- WORK ITEM -
In the records below, find the line with "5_1_grt: 54600 / 0.581" and the line with "ha_1 253, a222oi_1 60, o41ai_1 19, nor4_1 13"; return exactly those lines and every line between them.

═══ INFORMATION SUPPLIED

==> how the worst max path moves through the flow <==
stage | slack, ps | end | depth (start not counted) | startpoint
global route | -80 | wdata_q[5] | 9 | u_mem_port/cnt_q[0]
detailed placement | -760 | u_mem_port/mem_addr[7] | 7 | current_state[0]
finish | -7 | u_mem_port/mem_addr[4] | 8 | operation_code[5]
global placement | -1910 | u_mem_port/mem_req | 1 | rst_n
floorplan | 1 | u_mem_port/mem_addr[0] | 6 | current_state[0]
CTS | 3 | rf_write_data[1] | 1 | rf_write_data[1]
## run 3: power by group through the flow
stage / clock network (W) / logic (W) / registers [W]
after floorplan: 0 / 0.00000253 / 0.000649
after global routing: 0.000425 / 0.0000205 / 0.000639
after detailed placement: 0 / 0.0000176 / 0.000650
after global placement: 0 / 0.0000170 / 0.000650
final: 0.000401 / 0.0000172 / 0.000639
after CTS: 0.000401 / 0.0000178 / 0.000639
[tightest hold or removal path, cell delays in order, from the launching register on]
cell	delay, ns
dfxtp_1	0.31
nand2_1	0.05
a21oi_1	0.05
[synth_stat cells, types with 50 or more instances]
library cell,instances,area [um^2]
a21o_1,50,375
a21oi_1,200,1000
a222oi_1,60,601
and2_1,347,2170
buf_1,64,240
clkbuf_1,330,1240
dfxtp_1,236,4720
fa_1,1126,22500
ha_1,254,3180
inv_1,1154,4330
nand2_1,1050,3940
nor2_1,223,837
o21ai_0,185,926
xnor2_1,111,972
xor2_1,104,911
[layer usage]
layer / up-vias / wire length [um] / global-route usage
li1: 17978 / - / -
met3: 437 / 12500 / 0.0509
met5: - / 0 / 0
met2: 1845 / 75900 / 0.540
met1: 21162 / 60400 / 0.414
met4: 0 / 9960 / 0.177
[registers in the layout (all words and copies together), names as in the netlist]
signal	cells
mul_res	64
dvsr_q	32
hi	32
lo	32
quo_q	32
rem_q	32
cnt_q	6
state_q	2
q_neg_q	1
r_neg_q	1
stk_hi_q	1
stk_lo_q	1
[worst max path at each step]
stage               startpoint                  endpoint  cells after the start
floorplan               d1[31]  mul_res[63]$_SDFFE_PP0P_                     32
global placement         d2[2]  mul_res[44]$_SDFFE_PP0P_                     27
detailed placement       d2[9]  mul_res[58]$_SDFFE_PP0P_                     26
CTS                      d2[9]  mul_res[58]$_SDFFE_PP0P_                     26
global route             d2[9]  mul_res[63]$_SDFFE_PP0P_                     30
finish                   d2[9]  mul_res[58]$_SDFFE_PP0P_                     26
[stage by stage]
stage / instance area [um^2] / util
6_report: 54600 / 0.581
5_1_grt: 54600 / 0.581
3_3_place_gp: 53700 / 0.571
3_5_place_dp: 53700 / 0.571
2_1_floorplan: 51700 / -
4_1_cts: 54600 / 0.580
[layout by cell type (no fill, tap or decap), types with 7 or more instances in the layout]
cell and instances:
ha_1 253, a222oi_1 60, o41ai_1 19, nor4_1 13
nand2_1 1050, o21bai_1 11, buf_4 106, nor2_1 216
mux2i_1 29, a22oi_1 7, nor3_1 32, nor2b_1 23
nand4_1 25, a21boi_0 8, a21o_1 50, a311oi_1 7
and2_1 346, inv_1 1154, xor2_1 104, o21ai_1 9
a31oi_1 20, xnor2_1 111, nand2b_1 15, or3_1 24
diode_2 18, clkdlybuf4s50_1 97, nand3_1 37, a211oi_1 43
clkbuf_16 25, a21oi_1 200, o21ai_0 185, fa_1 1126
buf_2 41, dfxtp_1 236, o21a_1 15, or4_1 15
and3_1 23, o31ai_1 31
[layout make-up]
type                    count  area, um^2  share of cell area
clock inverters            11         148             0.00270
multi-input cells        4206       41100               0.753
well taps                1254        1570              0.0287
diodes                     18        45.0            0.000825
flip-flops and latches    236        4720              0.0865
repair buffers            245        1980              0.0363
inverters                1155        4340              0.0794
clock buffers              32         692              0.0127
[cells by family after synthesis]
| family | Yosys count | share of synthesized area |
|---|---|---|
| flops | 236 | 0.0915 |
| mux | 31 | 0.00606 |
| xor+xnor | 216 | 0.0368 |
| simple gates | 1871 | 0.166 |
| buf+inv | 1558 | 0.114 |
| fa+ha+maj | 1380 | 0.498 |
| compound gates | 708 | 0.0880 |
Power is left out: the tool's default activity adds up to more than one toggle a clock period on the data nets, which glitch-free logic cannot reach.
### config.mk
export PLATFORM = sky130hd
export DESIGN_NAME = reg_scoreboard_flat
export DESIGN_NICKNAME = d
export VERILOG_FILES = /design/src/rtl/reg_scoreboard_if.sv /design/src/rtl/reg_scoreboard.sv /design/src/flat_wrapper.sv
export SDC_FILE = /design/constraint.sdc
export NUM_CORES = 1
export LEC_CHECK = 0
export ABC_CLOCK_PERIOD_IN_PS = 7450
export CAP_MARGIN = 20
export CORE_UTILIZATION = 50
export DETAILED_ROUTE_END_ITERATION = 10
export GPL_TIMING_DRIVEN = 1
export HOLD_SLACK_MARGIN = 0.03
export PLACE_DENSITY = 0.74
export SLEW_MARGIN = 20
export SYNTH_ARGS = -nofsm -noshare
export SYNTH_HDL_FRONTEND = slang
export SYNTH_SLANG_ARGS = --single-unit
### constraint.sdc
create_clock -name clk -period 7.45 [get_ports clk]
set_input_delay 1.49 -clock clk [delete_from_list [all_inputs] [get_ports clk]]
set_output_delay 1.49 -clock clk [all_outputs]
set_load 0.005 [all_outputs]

══════

- RESULT OF THE TASK -
5_1_grt: 54600 / 0.581
3_3_place_gp: 53700 / 0.571
3_5_place_dp: 53700 / 0.571
2_1_floorplan: 51700 / -
4_1_cts: 54600 / 0.580
[layout by cell type (no fill, tap or decap), types with 7 or more instances in the layout]
cell and instances:
ha_1 253, a222oi_1 60, o41ai_1 19, nor4_1 13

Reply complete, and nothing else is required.